Low flat deposits of alluvium at the mouths of
streams and rivers that form broad triangular or irregular
shaped areas that extend into bays, oceans, or lakes. They are
typically crossed by many distributaries from the main river
and may extend for a considerable distance underwater.
When a stream enters the relatively still water of a lake or the
ocean, its velocity and its capacity to hold sediment drop suddenly.

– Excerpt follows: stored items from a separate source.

## flow/design.v

```verilog
module HW3_FPMUL_754SP(Clk, Rst, St, FPmplier, FPmcand, Done, Ovf, Unf, FPproduct);
	input Clk, Rst, St;
	input [31:0] FPmplier, FPmcand;
	output reg [31:0] FPproduct;
	output reg Ovf, Unf, Done;
	wire [47:0] mult_out;
	wire [8:0] expo_out;		 
	reg [22:0] F;
	reg [8:0] E, E_biased;
	reg S;
	reg [1:0] state;
	assign mult_out = ({1'b1, FPmplier[22:0]}) * ({1'b1, FPmcand[22:0]});
	assign expo_out = (FPmplier[30:23] - 8'd127) + (FPmcand[30:23] - 8'd127);
	always @ (posedge Clk)	begin
		Done <= 1'b0;
		Ovf <= 1'b0;
		Unf <= 1'b0;
		if(Rst == 1'b1) begin
			state <= 2'b00;
		end
		else
		case(state)
			0: begin
				if(St == 1'b0)
					state <= 2'b00;
				else
					state <= 2'b01;
			end
			1: begin
				state <= 2'b10;
				S <= FPmplier[31] ^ FPmcand[31];
				if(FPmplier == 32'b0 || FPmcand == 32'b0) begin
					E <= 9'b0;
					E_biased <= 9'b0;
					F <= mult_out[45:23];
				end
				else if(mult_out[47] == 1'b1) begin
					E <= expo_out + 9'b1;
					E_biased <= expo_out + 9'd128;
					F <= mult_out[46:24];
				end
				else begin
					E <= expo_out;
					E_biased <= expo_out + 9'd127;
					F <= mult_out[45:23];
				end
			end
			2: begin
				state <= 2'b0;
				Done <= 1'b1;
				if(E_biased > 8'b11111110)
					Ovf <= 1'b1;
				if(E_biased < 8'b00000001)
					Unf <= 1'b1;
				FPproduct <= {S, E_biased[7:0], F};
			end
			default: begin
				if(St == 1'b0)
					state <= 2'b00;
				else
					state <= 2'b01;
			end
		endcase
	end
endmodule
```

## flow/run.sh

```bash
#!/bin/bash
# the make line also repeats each setting of config.mk as NAME=value (left out here)
make -C /OpenROAD-flow-scripts/flow DESIGN_CONFIG=/design/flow/config.mk WORK_HOME=/design/flow/orfs CLKGATE_MAP_FILE= finish
```

## flow/config.mk

```make
export PLATFORM = sky130hd
export DESIGN_NAME = HW3_FPMUL_754SP
export DESIGN_NICKNAME = HW3_FPMUL_754SP
export VERILOG_FILES = /design/flow/design.v
export SDC_FILE = /design/flow/constraint.sdc
export NUM_CORES = 4
export LEC_CHECK = 0
export CAP_MARGIN = 15
export CELL_PAD_IN_SITES_DETAIL_PLACEMENT = 2
export CORE_ASPECT_RATIO = 1.27
export CORE_MARGIN = 10
export CORE_UTILIZATION = 25
export PLACE_DENSITY_LB_ADDON = 0.28
export SETUP_SLACK_MARGIN = -0.31
export SLEW_MARGIN = 20
export TNS_END_PERCENT = 90
```

## flow/constraint.sdc

```tcl
create_clock -name core_clock -period 5.46 [get_ports {Clk}]
set_input_delay 1.0920 -clock core_clock [delete_from_list [all_inputs] [get_ports {Clk}]]
set_output_delay 1.0920 -clock core_clock [all_outputs]
set_load 0.01 [all_outputs]
```

==> results.txt, run 1 <==
Results of the full flow below.

Status:
- The run finished, with violations left.
- The violated checks flagged are negative setup slack.

Synth:
- Summing the areas of all xor and xnor instances in the mapped netlist gives 1.55% of the synthesized area.
- For this run, the leading register cell type out of synthesis is sky130_fd_sc_hd__edfxtp_1.
- The run gives the yosys cell count as 2355.
- Per the synthesis report, the dominant area consumer among library cells is sky130_fd_sc_hd__fa_1.
- The run gives the post-synthesis async set-or-reset flop share as 0%.
- Among the non-sequential cells, adder cells take the most area.
- The run gives the netlist area before placement as 21800 um^2.
- The run puts the share of synthesized cell area in full adder, half adder and majority cells at 55.0%.
- The run gives the post-synthesis area per instance as 9.24 um^2.
- Counting flops and latches in the post-synthesis netlist gives 71.
- By count the netlist is led by sky130_fd_sc_hd__inv_1, sky130_fd_sc_hd__fa_1, sky130_fd_sc_hd__nand2_1.
- For this run the top cell type by instance count after synthesis was sky130_fd_sc_hd__inv_1.
- After synthesis, the cell types taking the most area are sky130_fd_sc_hd__fa_1, sky130_fd_sc_hd__ha_1, sky130_fd_sc_hd__inv_1.
- The run gives the number of instances in the synthesized netlist as 2355.
- The run gives the fraction of the mapped netlist area in compound gates as 4.77%.
- The run puts the number of different library cells in the post-synthesis netlist at about 66.
- The run gives the area share of the largest cell type after synthesis as around 44%.
- The synthesized netlist has a Yosys-reported chip area of roughly 22000 um^2.
- The run gives the number of enable flip-flop cells as 65.
- The run gives the count of warnings emitted by yosys as 1.
- For reference, the mux area share after synthesis is 0.955%.
- The run gives the sequential-to-total area share from yosys stat as roughly a tenth.
- The synthesized netlist devotes 15.9% of its cell area to simple gates.
- The run gives the floorplan net count as about 3100.

Critical path:
- The run puts the sum of buffers and inverters on the critical path at 8.
- The report shows a maximum critical-path fanout of 5.
- The capture point of the worst register-to-register path is recorded as Unf$_SDFF_PN0_.
- The run gives the logic depth of the worst setup path including buffers as 25.
- The critical path starts at FPmplier[1].
- The run gives the longest individual stage delay on the worst path as 780 ps.
- STA puts the critical path data required time at about 5600 ps.
- The run puts the setup slack of the most critical reg-to-reg path at 3810 ps.
- The critical path is of the in2reg type.
- The run gives the critical path's slowest cell as sky130_fd_sc_hd__fa_1.
- The launch point of the worst register-to-register path is recorded as state[1]$_DFF_P_.
- The capture point of the critical path was reported as F[21]$_DFFE_PP_.
- The cell family contributing the most delay on the critical path is adder cells.
- The run puts the length in cells of the worst reg-to-reg path at 4.
- STA classifies the critical path startpoint as a primary input.
- The run gives the kind of end point of the critical path as a flop.
- The run gives the most frequent cell on the critical path as sky130_fd_sc_hd__fa_1.
- The arrival time of data at the worst endpoint is listed as 8470 ps.

Routing:
- The script parses the final routing iteration and logs DRC violations as 0.
- Before antenna repair, the detailed router went through 7 iterations.
- Once detail routing completed, the nets flagged for antenna violations numbered 0.
- In the post-route report, total wirelength is listed as about 120000 um.
- The run puts the number of vias per cell after detailed routing at 5.18.
- The run puts the average wire length per cell after detail routing at 31.5 um.
- The final route contains 20300 vias.
- Detailed-route iteration 0 reported a violation count of 1453.

Cells and area:
- Between the synthesized netlist and the finished layout, the area growth was recorded as 37.4%.
- The run puts the final design area excluding fillers at roughly 30000 um^2.
- At the end of the flow, the number of nets in the layout was 3538.
- The final layout report lists a filler cell count of about 9300.

Global routing:
- The run puts the total routing usage reported by global routing at 21.2%.
- Global routing finished with a remaining overflow of 0.
- The run puts the pin count of the biggest net entering global routing at 35.
- The run gives the number of antenna violations at the first check in global routing as 4.
- The run gives the number of global-route vias before repair as 24100.
- The run gives the global-route wire length before repair as ~160000 um.

Floorplanning:
- The run puts the I/O pin count at ~100.
- The run puts the area enclosed by the die boundary at 99300 um^2.
- The run gives the core footprint as 86000 um^2.
- The run gives the y dimension of the die as 352 um.
- The die is approximately 280 um wide.
- According to the floorplan log, the row count is 121.
- The run gives the share of the core filled by cells before placement as 25.3%.

Flow run:
- The run puts the max-cap violation count at 0.
- The run gives the number of logged tool warnings as 30.

Placement:
- The run puts the placed standard-cell area at ~27000 um^2.
- The run puts the number of buffers inserted by port buffering at 101.
- The run gives the HPWL after detailed placement as 74600 um.
- The run gives the final weighted congestion of routability-driven global placement as 0.863.
- Before CTS, the worst setup slack after placement is -3260 ps.

Clock network:
- The run gives the CTS sink count as ~71.
- In the CTS report, the clock slew at the register clock pins of the worst setup and hold paths is listed as 60 ps.
- The cell sitting at the root of the clock tree is a sky130_fd_sc_hd__clkbuf_16.
- The run gives the clock latency on the worst-skew pair as 350 ps.
- The post-CTS hold buffer count recorded in the log is 0.
- The run gives the CTS H-tree depth as 3.
- The run puts the number of buffers created by CTS at 9.
- The run gives the maximum count of clock buffers along a single path as 2.
- The run gives the TritonCTS clock tree as built.

Timing:
- Timing would allow up to 119 MHz.
- The run puts the total count of hold-check failures in the final report at 0.
- The run gives the count of final setup violators as 32.
- The run gives the setup clock skew after layout as 13.7 ps.
- The run puts the post-route worst setup slack at -2920 ps.
- Looking at the max-slew report, the worst-margin pin has a slew of about 1200 ps.
- The run gives the worst hold margin as approximately 420 ps.
- The run gives the clock period minus worst slack as 8380 ps.
- The run gives the max-slew violation count as 0.
- Dividing the final minimum period by the clock period gives 154%.
- Setup repair after global routing could not meet its margin everywhere.
- The run puts the total negative slack at -89410 ps.
- The run gives the worst relative slew slack as 20.0%.

Worst hold path:
- The worst hold path was traced through 0 stages.
- Looking at the hold checks, the worst path lands on FPproduct[31]$_DFFE_PP_.
- The launch point of the worst min-delay path is recorded as S$_DFFE_PP_.
- The most critical min-delay path falls under reg2reg.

Thus, the stream dumps its sediment load here, and the
resulting deposit is known as a delta. The term delta was first
used for these deposits by Herodotus in the 5th century
B.C.E., for the triangular-shaped alluvial deposits at the
mouth of the Nile River. The stream first drops the coarsest
material, then progressively finer material further out, forming
a distinctive sedimentary deposit. In a study of several
small deltas in ancient Lake Bonneville, Grove Karl Gilbert in
1890 recognized that the deposition of finer-grained material
further away from the shoreline also resulted in a distinctive
vertical sequence in delta deposits. The resulting foreset layer
is thus graded from coarse nearshore to fine offshore. The
bottomset layer consists of the finest material, deposited far
out. As this material continues to build outward, the stream
must extend its length and forms new deposits, known as
topset layers, on top of all this. Topset beds may include a
variety of sub-environments, both subaqueous and subaerial,
formed as the delta progrades seaward.
Most of the world’s large rivers such as the Mississippi,
the Nile, and the Ganges, have built enormous deltas at their
mouths, yet all of these are different in detail. Deltas may
have various shapes and sizes or may even be completely
removed, depending on the relative amounts of sediment
deposited by the stream, the erosive power of waves and
tides, the climate, and the tectonic stability of the coastal
region. The distributaries and main channel of the rivers
forming deltas typically move to find the shortest route to the
sea, resulting in the shifting of the active locus of deposition
on deltas. Inactive areas, which may form lobes or just parts
of the delta, typically subside and are reworked by tidal currents
and waves. High-constructive deltas form where the fluvial
transport dominates the energy balance on the delta.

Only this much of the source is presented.